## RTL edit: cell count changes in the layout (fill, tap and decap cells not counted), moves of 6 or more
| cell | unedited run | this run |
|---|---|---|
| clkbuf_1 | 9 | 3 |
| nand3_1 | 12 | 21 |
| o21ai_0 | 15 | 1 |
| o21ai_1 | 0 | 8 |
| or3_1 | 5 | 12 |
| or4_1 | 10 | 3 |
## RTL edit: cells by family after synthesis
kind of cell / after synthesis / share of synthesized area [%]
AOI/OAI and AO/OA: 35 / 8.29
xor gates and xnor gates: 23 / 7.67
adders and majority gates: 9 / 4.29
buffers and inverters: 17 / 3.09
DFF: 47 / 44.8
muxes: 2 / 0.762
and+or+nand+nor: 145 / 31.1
$ cat config.mk
export PLATFORM = sky130hd
export DESIGN_NAME = id_ex_skid_stage
export DESIGN_NICKNAME = d
export VERILOG_FILES = /design/src/rtl/id_ex_skid_stage.sv
export SDC_FILE = /design/constraint.sdc
export NUM_CORES = 1
export LEC_CHECK = 0
export ABC_AREA = 0
export BUFFER_PORTS_ARGS = -buffer_cell sky130_fd_sc_hd__clkbuf_2
export CAP_MARGIN = 20
export CORE_UTILIZATION = 48
export CTS_CLUSTER_DIAMETER = 50
export DETAILED_ROUTE_END_ITERATION = 12
export PLACE_DENSITY = 0.76
export SYNTH_ARGS = -nofsm -noshare
export SYNTH_HDL_FRONTEND = slang
export SYNTH_SLANG_ARGS = --single-unit
$ cat constraint.sdc
create_clock -name clk_IDEX -period 1.6 [get_ports clk_IDEX]
set_input_delay 0.16 -clock clk_IDEX [delete_from_list [all_inputs] [get_ports clk_IDEX]]
set_output_delay 0.16 -clock clk_IDEX [all_outputs]
set_load 0.01 [all_outputs]
**src/rtl/downsample.sv**
```systemverilog
// Boxcar decimator: averages each block of DOWN_FACTOR accepted samples and holds the result
// under a valid/ready handshake. Define DOWNSAMPLE_ROUND_EN for round-half-up instead of floor.
module downsample #(
    parameter int DOWN_FACTOR = 8,
    parameter int DATA_W      = 16
) (
    input  logic                     clk,
    input  logic                     rst_n,
    input  logic signed [DATA_W-1:0] audio_in,
    input  logic                     valid_in,
    input  logic                     sync_in,
    input  logic                     ready_in,
    output logic signed [DATA_W-1:0] audio_out,
    output logic                     valid_out,
    output logic                     overrun
);

    localparam int SH    = $clog2(DOWN_FACTOR);
    localparam int ACC_W = DATA_W + SH;

    logic signed [ACC_W-1:0]  acc_reg;
    logic        [SH-1:0]     phase_reg;

    logic signed [ACC_W-1:0]  sample_ext;
    logic signed [ACC_W-1:0]  sum_next;
    logic signed [ACC_W-1:0]  biased_next;
    logic signed [ACC_W-1:0]  shifted_next;
    logic signed [DATA_W-1:0] result_next;
    logic                     last_phase;
    logic                     complete;

    assign sample_ext = {{SH{audio_in[DATA_W-1]}}, audio_in};
    assign sum_next   = acc_reg + sample_ext;

`ifdef DOWNSAMPLE_ROUND_EN
    localparam logic signed [ACC_W-1:0] HALF = ACC_W'(DOWN_FACTOR / 2);
    // Adding N/2 before the floor shift cannot overflow: N*max + N/2 < N*2^(DATA_W-1).
    assign biased_next = sum_next + HALF;
`else
    assign biased_next = sum_next;
`endif

    assign shifted_next = biased_next >>> SH;
    assign result_next  = shifted_next[DATA_W-1:0];
    assign last_phase   = (phase_reg == SH'(DOWN_FACTOR - 1));
    // Realign wins over completion, so a sync cycle never emits a result.
    assign complete     = valid_in && !sync_in && last_phase;

    always_ff @(posedge clk) begin
        if (!rst_n) begin
            acc_reg   <= '0;
            phase_reg <= '0;
            audio_out <= '0;
            valid_out <= 1'b0;
            overrun   <= 1'b0;
        end else begin
            overrun <= 1'b0;

            if (sync_in) begin
                acc_reg   <= valid_in ? sample_ext : '0;
                phase_reg <= valid_in ? SH'(1) : '0;
            end else if (valid_in) begin
                if (last_phase) begin
                    acc_reg   <= '0;
                    phase_reg <= '0;
                end else begin
                    acc_reg   <= sum_next;
                    phase_reg <= phase_reg + SH'(1);
                end
            end

            if (complete) begin
                audio_out <= result_next;
                valid_out <= 1'b1;
                overrun   <= valid_out && !ready_in;
            end else if (valid_out && ready_in) begin
                valid_out <= 1'b0;
            end
        end
    end

endmodule

```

* * * * *

Would you show every line in the data above that contains the string "after"?

=== The completed task ===
## RTL edit: cells by family after synthesis
kind of cell / after synthesis / share of synthesized area [%]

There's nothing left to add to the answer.